··· Supplied data ···

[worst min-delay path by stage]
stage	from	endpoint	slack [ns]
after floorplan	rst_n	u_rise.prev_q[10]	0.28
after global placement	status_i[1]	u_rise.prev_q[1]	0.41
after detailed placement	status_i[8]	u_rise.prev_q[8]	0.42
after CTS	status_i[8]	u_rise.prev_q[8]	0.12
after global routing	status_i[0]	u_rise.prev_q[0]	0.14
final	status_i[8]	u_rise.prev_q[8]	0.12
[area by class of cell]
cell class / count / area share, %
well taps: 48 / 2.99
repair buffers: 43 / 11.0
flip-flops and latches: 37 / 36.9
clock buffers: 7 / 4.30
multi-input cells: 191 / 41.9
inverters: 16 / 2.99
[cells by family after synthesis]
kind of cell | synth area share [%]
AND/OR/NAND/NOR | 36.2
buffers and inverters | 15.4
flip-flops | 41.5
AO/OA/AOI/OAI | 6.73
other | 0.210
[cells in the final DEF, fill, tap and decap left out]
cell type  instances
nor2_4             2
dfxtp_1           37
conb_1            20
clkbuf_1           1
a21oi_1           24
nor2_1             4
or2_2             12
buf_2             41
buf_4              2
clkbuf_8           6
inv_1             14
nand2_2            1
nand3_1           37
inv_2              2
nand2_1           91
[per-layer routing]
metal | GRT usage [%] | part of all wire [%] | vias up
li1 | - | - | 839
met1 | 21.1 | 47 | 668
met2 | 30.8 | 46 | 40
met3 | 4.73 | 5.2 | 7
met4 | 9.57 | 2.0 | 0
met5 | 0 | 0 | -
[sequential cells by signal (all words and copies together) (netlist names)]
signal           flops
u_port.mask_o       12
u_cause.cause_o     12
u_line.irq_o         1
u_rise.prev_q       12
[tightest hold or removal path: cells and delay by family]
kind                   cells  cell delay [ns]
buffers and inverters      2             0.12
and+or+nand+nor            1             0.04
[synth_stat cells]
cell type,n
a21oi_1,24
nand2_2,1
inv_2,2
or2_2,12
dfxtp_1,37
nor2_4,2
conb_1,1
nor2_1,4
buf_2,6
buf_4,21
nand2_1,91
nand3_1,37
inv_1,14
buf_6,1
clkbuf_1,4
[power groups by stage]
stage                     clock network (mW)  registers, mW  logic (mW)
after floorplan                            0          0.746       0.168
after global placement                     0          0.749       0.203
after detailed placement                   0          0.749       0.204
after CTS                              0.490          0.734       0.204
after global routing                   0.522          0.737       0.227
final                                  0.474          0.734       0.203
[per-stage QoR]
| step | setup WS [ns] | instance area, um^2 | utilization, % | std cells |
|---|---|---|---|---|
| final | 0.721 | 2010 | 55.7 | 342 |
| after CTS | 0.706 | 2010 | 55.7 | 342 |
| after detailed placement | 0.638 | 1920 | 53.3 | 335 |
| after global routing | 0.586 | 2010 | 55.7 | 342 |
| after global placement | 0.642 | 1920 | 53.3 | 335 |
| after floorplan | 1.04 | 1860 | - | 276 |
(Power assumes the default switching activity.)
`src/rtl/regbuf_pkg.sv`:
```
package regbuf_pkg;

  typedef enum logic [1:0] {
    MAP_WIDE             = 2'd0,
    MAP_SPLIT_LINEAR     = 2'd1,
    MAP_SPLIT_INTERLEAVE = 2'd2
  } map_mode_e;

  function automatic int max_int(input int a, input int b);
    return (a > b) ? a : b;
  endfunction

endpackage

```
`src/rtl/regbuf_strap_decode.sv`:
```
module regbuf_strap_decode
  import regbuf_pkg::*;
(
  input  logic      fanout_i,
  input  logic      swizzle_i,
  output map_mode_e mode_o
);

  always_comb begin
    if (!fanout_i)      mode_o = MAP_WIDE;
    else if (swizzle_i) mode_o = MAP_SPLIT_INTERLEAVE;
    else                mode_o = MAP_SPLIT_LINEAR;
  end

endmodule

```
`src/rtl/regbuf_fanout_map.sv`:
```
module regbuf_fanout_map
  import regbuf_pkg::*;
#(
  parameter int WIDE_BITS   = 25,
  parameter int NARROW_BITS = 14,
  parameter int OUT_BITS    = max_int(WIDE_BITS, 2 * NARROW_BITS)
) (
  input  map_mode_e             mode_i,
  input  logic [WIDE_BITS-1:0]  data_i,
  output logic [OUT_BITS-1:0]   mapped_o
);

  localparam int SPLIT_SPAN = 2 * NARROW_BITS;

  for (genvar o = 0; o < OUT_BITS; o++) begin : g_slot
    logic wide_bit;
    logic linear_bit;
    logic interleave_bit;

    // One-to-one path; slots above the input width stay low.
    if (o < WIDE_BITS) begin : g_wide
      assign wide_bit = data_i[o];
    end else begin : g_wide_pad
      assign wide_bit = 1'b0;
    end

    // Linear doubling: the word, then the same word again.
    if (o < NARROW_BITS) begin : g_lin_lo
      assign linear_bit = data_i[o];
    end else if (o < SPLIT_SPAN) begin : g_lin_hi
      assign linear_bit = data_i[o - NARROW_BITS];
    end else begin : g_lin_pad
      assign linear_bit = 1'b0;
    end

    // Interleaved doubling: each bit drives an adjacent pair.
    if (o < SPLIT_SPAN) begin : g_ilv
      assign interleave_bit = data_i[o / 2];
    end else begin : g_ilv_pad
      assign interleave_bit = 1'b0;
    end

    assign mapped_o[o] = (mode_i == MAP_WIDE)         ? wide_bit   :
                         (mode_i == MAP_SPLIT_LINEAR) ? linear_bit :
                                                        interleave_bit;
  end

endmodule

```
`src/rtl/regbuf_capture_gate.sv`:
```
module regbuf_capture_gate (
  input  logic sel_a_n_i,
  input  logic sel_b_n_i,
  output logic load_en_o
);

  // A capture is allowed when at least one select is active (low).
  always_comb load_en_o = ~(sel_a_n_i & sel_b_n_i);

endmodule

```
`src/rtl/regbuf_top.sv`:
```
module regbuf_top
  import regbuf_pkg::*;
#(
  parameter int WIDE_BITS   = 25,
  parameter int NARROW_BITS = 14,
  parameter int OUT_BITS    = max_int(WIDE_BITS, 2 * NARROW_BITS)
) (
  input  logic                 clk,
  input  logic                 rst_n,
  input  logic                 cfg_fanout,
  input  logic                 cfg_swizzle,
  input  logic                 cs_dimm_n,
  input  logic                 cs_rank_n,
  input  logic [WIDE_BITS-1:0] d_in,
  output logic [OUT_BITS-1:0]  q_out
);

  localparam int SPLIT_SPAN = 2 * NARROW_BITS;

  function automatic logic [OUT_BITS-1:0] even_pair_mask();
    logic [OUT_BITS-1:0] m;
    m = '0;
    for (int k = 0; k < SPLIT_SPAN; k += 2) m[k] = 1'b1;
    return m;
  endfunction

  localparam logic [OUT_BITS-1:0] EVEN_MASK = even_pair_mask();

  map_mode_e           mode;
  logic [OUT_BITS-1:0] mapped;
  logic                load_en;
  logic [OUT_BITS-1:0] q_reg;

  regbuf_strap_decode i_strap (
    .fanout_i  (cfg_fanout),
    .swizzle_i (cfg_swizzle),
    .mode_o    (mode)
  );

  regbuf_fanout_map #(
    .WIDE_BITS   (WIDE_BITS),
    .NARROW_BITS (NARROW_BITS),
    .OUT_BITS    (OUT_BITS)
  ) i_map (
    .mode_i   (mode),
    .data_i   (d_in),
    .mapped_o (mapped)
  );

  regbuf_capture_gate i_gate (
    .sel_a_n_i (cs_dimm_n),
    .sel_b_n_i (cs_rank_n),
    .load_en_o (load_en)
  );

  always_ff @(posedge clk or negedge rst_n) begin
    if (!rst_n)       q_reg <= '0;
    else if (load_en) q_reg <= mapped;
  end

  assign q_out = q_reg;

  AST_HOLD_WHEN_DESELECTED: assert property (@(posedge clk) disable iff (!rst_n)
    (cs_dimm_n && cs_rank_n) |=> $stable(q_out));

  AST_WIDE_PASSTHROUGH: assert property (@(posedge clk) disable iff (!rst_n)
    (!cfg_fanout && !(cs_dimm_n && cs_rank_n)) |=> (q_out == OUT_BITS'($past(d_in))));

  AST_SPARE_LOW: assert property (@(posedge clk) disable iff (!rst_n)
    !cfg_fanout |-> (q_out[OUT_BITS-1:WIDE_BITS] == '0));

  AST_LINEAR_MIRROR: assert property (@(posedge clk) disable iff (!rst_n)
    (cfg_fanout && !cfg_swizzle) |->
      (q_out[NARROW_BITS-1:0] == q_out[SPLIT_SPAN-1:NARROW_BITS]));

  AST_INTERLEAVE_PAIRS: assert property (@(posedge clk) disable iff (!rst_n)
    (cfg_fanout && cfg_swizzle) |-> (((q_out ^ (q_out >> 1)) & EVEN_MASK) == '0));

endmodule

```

···

§ **Task description**: Go through the data above and return each line containing the string "area".

§ **Task response**:
[area by class of cell]
cell class / count / area share, %
kind of cell | synth area share [%]
| step | setup WS [ns] | instance area, um^2 | utilization, % | std cells |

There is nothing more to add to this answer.